■ **Required work**: Only certain lines below are wanted: those starting at the line containing "The setup path" and ending at the line containing "For the pin", both included, each retyped exactly.

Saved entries
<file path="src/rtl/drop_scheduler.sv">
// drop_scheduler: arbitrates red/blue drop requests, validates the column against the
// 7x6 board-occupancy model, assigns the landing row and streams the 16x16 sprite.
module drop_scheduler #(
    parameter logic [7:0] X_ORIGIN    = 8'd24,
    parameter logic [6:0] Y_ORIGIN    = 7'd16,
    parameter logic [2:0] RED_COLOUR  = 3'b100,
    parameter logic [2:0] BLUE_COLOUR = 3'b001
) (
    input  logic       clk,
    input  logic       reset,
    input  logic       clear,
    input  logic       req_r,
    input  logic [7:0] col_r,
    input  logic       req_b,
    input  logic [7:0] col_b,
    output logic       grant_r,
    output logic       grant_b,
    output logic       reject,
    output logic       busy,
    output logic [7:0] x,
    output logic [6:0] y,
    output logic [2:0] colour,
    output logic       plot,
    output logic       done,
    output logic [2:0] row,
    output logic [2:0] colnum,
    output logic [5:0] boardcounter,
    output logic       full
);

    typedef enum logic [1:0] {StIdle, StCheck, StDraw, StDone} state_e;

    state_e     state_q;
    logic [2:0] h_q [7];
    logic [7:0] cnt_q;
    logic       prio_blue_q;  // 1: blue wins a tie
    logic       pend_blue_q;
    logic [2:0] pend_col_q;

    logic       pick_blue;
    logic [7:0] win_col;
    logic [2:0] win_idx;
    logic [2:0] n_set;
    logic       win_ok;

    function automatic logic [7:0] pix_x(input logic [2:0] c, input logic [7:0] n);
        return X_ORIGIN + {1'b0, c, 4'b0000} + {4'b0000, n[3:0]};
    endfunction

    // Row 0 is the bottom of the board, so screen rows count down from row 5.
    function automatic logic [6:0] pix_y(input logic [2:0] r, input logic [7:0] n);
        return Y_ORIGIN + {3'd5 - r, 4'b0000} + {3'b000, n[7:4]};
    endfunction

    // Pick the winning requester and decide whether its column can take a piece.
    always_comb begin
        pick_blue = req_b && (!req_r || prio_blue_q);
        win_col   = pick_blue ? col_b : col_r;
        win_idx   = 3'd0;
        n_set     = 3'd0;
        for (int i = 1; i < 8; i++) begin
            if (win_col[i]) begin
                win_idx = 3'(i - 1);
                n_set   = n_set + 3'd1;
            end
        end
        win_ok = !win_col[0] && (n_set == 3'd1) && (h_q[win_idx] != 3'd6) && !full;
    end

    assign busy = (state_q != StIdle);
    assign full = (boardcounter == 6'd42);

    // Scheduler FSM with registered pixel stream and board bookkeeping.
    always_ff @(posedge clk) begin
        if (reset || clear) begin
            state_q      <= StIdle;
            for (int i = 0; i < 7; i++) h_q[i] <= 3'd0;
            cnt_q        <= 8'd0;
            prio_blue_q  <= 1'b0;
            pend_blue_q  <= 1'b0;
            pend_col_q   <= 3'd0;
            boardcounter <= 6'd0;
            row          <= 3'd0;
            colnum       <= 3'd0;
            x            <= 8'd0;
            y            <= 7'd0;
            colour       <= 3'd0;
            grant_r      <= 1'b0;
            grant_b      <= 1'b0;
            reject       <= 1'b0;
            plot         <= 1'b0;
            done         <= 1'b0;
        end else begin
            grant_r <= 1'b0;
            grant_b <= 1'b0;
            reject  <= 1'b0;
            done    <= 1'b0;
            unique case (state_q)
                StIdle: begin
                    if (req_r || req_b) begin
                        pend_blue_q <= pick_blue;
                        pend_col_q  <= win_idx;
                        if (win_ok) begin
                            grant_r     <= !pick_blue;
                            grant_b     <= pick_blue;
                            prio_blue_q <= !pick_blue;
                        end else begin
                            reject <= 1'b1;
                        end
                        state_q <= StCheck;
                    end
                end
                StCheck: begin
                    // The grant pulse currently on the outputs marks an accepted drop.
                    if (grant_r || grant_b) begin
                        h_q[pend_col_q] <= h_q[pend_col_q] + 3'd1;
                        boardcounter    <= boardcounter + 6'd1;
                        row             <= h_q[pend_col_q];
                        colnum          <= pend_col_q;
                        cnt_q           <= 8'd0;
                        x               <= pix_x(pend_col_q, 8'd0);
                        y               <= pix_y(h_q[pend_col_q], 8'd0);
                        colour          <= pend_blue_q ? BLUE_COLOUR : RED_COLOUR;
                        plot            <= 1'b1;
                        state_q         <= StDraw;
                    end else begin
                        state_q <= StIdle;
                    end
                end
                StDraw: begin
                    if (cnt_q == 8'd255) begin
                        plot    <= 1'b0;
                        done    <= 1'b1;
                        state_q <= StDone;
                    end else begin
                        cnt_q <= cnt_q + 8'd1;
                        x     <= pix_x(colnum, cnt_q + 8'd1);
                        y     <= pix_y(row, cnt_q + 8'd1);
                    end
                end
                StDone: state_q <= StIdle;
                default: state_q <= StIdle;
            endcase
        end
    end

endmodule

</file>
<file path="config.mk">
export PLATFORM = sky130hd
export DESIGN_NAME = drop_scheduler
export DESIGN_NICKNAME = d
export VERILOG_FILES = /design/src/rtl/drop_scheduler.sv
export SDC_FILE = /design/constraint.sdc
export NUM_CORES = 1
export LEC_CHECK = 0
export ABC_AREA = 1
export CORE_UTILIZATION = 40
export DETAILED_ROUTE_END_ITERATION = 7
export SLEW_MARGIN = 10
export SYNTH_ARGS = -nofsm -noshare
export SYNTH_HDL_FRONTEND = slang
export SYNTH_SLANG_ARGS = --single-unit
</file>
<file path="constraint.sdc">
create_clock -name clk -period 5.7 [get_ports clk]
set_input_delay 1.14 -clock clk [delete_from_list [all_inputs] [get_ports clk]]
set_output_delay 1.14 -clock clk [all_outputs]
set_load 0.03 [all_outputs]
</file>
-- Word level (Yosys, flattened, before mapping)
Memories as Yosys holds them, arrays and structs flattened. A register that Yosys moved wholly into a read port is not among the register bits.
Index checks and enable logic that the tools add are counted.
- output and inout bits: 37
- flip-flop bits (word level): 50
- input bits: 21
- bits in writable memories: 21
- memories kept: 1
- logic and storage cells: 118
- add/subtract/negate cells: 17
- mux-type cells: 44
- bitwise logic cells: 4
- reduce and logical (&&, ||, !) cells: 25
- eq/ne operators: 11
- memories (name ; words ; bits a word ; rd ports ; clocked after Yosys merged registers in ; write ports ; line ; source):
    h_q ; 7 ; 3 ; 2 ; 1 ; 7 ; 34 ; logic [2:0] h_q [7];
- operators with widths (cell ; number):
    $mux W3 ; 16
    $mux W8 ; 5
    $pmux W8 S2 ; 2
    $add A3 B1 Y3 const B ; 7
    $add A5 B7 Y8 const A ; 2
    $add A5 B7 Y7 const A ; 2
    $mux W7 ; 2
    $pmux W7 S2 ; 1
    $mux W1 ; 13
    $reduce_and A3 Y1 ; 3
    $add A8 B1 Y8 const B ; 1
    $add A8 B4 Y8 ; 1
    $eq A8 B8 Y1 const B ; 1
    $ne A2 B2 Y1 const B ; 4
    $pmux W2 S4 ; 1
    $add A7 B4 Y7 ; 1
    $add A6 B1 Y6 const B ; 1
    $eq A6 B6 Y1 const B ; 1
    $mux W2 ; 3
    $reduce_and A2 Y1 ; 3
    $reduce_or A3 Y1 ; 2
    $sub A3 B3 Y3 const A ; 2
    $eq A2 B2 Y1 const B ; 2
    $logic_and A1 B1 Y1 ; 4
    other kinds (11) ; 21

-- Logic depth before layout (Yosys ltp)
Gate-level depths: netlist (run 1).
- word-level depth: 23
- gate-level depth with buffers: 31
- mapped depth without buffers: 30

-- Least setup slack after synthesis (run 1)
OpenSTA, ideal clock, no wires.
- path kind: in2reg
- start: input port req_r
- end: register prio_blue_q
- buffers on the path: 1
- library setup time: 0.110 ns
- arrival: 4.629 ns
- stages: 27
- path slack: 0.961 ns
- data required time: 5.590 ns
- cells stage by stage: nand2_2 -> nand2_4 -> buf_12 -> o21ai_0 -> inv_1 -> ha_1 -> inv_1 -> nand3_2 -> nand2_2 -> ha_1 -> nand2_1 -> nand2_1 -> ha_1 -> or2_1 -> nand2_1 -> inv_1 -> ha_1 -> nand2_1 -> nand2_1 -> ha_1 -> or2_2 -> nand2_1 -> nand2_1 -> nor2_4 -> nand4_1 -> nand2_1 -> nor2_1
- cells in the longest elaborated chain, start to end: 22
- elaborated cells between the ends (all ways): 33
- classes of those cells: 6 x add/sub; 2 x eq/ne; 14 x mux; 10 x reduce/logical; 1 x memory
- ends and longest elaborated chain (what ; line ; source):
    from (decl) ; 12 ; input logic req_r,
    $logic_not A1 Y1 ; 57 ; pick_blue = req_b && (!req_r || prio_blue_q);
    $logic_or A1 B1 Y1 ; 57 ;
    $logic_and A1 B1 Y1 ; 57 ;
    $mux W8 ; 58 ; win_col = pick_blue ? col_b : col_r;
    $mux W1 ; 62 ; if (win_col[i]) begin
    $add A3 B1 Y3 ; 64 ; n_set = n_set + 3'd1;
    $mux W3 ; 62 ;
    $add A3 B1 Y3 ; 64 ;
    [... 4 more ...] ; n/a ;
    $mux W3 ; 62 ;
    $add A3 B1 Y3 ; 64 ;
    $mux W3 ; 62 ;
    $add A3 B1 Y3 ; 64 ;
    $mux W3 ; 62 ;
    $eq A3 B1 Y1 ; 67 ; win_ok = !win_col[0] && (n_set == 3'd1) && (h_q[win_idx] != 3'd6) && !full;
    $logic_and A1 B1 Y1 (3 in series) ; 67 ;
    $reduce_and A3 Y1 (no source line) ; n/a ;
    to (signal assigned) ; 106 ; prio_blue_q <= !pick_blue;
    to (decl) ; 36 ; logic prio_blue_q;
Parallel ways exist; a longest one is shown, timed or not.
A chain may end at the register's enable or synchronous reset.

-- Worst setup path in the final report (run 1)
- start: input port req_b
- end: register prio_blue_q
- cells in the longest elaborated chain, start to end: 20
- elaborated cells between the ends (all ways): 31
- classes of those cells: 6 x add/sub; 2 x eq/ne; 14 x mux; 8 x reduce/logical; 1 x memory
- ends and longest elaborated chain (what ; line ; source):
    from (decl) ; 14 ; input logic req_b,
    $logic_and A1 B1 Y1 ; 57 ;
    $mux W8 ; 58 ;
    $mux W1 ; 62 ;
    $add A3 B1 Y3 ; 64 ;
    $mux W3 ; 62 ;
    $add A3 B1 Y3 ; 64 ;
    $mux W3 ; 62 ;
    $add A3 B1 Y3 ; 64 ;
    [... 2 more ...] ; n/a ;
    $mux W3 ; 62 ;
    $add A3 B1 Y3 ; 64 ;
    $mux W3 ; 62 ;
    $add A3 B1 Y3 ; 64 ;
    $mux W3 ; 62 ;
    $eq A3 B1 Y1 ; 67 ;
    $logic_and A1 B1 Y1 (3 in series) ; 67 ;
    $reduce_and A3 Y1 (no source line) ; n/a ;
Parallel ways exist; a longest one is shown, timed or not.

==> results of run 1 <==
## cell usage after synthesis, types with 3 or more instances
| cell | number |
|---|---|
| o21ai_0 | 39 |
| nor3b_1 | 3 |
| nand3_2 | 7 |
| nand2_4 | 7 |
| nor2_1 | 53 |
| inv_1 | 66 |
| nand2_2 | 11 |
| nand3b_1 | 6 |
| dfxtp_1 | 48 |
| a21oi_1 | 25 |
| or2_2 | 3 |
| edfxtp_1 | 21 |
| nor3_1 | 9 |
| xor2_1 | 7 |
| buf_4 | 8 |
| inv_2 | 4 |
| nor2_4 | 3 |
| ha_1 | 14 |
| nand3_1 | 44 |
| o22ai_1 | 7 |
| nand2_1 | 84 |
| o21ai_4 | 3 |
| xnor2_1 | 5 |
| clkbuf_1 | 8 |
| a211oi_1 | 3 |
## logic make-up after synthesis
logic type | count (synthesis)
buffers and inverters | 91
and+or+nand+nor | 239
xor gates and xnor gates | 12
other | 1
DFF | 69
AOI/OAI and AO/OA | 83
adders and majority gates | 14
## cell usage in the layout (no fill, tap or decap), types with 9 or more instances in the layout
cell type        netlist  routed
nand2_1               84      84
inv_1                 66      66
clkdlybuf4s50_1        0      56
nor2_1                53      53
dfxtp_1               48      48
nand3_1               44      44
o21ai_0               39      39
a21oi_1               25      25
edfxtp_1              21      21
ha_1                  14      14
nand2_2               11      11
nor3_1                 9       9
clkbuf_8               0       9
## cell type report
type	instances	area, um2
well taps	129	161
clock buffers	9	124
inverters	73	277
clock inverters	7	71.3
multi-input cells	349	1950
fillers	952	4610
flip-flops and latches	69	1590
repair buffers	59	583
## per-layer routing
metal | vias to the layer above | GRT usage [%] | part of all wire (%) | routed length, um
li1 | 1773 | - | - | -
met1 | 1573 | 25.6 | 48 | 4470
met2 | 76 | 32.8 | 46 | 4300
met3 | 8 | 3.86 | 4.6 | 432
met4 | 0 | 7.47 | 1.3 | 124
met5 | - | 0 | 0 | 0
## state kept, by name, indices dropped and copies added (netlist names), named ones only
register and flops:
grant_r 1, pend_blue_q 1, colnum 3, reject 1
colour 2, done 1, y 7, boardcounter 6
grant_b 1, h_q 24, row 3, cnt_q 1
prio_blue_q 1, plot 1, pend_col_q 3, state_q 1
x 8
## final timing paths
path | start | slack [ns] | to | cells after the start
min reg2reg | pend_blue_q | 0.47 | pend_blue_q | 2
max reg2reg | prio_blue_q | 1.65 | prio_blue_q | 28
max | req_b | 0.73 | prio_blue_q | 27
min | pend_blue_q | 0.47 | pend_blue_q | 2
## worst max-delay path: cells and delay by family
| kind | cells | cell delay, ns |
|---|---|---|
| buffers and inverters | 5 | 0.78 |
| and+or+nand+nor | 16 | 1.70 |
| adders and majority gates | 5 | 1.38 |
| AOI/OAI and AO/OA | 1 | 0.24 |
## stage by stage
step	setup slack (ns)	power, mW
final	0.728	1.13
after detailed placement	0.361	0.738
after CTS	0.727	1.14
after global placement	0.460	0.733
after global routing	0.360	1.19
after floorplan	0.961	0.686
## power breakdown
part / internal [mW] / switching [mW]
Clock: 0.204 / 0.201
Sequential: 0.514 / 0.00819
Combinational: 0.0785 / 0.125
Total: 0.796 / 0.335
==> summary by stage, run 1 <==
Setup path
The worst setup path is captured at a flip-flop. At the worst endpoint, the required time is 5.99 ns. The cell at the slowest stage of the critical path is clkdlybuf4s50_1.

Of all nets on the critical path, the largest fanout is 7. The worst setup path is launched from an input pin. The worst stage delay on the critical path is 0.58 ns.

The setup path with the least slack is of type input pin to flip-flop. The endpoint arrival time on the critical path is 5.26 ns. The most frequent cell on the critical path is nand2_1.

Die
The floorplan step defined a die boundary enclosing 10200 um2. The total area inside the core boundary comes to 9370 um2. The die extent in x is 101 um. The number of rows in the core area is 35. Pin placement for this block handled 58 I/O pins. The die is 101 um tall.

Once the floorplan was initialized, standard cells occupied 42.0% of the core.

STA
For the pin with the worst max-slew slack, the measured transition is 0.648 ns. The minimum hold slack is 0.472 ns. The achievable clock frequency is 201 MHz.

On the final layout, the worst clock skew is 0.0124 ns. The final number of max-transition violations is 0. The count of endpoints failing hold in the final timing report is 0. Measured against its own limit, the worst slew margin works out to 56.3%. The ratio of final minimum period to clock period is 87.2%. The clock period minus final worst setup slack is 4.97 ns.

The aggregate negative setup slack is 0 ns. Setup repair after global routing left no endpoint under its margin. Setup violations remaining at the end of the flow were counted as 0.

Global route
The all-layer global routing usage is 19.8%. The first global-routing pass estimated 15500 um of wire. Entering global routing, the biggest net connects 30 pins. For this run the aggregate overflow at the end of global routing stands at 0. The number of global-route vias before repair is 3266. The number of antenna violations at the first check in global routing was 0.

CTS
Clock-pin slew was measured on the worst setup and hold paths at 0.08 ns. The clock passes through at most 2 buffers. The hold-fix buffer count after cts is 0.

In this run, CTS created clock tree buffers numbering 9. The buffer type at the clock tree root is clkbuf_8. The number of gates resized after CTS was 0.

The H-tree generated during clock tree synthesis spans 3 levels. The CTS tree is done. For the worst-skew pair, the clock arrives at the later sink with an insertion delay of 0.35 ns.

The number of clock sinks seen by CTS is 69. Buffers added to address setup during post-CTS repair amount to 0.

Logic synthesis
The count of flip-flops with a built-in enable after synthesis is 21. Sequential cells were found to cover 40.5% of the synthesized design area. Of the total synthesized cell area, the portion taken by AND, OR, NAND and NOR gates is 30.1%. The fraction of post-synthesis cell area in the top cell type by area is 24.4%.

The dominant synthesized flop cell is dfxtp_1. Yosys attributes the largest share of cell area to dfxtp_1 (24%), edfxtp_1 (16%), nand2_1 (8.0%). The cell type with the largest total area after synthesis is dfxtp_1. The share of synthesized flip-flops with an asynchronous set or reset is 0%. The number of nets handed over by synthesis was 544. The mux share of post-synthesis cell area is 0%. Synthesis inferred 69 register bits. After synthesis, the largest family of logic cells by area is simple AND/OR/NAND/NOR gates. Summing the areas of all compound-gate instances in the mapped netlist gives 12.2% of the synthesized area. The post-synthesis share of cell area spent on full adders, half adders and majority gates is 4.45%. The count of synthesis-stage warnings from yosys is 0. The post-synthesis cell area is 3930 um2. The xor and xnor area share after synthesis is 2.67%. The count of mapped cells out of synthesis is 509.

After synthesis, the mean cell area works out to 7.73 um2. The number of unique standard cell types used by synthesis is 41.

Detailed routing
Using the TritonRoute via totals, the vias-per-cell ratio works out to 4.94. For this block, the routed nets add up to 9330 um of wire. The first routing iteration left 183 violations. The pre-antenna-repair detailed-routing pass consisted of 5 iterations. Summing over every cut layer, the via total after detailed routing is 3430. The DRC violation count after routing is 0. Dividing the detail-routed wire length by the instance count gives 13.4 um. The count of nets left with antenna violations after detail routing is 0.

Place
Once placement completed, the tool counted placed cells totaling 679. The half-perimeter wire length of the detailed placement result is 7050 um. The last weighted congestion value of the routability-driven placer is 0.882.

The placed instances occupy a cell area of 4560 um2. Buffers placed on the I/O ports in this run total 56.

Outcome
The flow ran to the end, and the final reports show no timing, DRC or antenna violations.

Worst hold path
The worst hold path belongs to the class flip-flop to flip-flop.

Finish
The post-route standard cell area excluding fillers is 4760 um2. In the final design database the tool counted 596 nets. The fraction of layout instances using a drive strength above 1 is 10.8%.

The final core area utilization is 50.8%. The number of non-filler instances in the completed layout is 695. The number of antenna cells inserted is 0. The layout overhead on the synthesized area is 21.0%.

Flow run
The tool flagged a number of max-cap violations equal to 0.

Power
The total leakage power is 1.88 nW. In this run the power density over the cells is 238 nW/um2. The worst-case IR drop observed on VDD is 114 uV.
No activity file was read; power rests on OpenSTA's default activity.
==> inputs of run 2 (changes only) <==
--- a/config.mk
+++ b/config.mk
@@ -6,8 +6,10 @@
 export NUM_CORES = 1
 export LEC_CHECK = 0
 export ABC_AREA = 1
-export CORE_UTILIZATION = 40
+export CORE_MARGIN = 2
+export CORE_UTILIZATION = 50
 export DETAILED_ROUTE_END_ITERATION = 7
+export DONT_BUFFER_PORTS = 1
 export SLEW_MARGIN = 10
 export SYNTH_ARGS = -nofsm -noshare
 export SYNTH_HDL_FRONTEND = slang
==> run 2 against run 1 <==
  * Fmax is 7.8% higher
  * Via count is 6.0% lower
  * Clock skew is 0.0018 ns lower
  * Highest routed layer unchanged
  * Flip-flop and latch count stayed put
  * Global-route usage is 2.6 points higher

...

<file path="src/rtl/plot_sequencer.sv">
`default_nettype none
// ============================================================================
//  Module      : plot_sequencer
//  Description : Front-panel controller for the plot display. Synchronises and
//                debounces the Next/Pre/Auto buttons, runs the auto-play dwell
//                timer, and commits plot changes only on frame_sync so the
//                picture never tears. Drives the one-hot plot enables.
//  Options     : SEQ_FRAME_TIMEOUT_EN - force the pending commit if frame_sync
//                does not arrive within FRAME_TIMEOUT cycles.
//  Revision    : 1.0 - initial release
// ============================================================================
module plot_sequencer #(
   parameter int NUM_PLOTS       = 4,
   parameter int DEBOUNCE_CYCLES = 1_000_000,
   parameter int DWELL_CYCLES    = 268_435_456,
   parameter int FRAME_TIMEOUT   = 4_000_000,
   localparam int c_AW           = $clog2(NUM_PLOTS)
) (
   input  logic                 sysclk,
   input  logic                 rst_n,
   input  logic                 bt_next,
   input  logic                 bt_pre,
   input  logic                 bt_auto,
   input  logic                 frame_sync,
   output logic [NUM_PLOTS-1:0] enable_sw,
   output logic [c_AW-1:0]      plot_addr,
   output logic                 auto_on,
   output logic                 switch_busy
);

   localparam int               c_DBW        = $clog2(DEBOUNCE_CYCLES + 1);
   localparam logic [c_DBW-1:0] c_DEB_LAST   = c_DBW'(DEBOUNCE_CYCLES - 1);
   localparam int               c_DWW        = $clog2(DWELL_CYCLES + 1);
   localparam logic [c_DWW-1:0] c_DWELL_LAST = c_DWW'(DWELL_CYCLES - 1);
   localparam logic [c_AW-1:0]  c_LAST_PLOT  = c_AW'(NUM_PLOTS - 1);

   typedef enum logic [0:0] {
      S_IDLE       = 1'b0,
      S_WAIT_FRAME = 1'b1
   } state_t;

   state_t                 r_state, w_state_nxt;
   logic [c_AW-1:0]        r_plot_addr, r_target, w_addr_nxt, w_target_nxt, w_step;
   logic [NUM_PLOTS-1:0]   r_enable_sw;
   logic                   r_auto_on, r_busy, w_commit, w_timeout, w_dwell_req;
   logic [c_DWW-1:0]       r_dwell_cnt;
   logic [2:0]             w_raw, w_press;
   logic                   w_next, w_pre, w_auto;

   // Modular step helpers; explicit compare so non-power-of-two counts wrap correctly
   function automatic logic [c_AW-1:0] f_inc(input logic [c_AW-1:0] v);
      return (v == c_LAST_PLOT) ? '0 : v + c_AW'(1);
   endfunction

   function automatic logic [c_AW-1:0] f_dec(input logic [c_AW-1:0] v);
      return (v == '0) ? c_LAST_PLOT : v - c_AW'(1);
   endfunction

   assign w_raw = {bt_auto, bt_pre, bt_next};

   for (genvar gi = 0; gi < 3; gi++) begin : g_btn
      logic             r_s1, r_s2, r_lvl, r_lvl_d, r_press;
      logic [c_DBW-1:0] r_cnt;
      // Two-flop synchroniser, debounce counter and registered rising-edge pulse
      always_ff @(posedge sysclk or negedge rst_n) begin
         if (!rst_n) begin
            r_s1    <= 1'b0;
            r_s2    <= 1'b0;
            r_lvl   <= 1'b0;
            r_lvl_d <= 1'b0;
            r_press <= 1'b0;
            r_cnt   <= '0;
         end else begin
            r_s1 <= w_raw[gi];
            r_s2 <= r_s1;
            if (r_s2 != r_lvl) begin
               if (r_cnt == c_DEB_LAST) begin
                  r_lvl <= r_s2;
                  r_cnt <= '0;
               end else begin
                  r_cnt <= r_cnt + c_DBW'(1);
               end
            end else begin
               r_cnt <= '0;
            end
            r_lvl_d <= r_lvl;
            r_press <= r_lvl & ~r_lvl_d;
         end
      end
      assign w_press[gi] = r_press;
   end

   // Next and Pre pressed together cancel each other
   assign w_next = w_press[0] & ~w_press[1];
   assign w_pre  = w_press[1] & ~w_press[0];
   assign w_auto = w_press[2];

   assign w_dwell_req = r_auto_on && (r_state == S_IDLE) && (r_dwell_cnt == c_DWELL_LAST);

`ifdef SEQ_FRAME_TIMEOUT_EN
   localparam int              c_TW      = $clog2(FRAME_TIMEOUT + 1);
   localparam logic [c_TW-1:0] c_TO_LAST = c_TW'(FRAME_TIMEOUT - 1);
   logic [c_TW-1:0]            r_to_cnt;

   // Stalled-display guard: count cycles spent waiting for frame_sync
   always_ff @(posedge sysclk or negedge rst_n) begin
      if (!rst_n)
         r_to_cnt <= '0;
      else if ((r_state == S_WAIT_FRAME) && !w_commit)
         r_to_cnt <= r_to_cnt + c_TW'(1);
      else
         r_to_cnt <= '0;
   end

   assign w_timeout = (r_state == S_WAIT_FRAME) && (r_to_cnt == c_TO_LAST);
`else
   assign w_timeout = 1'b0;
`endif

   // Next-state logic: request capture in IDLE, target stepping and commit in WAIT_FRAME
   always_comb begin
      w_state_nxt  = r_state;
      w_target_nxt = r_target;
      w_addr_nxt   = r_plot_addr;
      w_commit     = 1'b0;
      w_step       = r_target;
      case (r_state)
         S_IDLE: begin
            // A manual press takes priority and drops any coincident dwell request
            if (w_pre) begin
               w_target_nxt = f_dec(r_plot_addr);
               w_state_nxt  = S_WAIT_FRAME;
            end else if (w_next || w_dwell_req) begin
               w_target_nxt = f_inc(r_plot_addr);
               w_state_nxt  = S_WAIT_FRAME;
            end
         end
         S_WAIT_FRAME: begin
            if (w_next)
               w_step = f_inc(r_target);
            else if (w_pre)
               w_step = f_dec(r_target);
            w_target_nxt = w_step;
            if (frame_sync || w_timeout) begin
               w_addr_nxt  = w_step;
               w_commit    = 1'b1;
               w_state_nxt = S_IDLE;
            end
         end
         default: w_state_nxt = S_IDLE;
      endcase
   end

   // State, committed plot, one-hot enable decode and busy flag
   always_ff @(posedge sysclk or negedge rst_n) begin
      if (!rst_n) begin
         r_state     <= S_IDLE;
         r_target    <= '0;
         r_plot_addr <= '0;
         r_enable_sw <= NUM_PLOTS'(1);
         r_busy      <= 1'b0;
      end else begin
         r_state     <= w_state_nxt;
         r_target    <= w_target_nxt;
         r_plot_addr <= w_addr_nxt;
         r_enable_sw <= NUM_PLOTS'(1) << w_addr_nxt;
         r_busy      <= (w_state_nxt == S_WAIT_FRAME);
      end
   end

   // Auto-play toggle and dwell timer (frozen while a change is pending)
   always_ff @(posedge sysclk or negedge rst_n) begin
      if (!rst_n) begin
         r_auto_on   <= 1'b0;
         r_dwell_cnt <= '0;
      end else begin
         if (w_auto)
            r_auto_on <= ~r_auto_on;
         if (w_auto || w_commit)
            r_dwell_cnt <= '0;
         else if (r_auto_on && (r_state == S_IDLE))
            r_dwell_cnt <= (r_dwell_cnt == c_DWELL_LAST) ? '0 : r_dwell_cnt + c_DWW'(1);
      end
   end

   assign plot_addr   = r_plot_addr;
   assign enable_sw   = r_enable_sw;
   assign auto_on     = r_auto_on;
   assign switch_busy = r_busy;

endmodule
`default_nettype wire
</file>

■ **Solution to this problem**:
The setup path with the least slack is of type input pin to flip-flop. The endpoint arrival time on the critical path is 5.26 ns. The most frequent cell on the critical path is nand2_1.

Die
The floorplan step defined a die boundary enclosing 10200 um2. The total area inside the core boundary comes to 9370 um2. The die extent in x is 101 um. The number of rows in the core area is 35. Pin placement for this block handled 58 I/O pins. The die is 101 um tall.

Once the floorplan was initialized, standard cells occupied 42.0% of the core.

STA
For the pin with the worst max-slew slack, the measured transition is 0.648 ns. The minimum hold slack is 0.472 ns. The achievable clock frequency is 201 MHz.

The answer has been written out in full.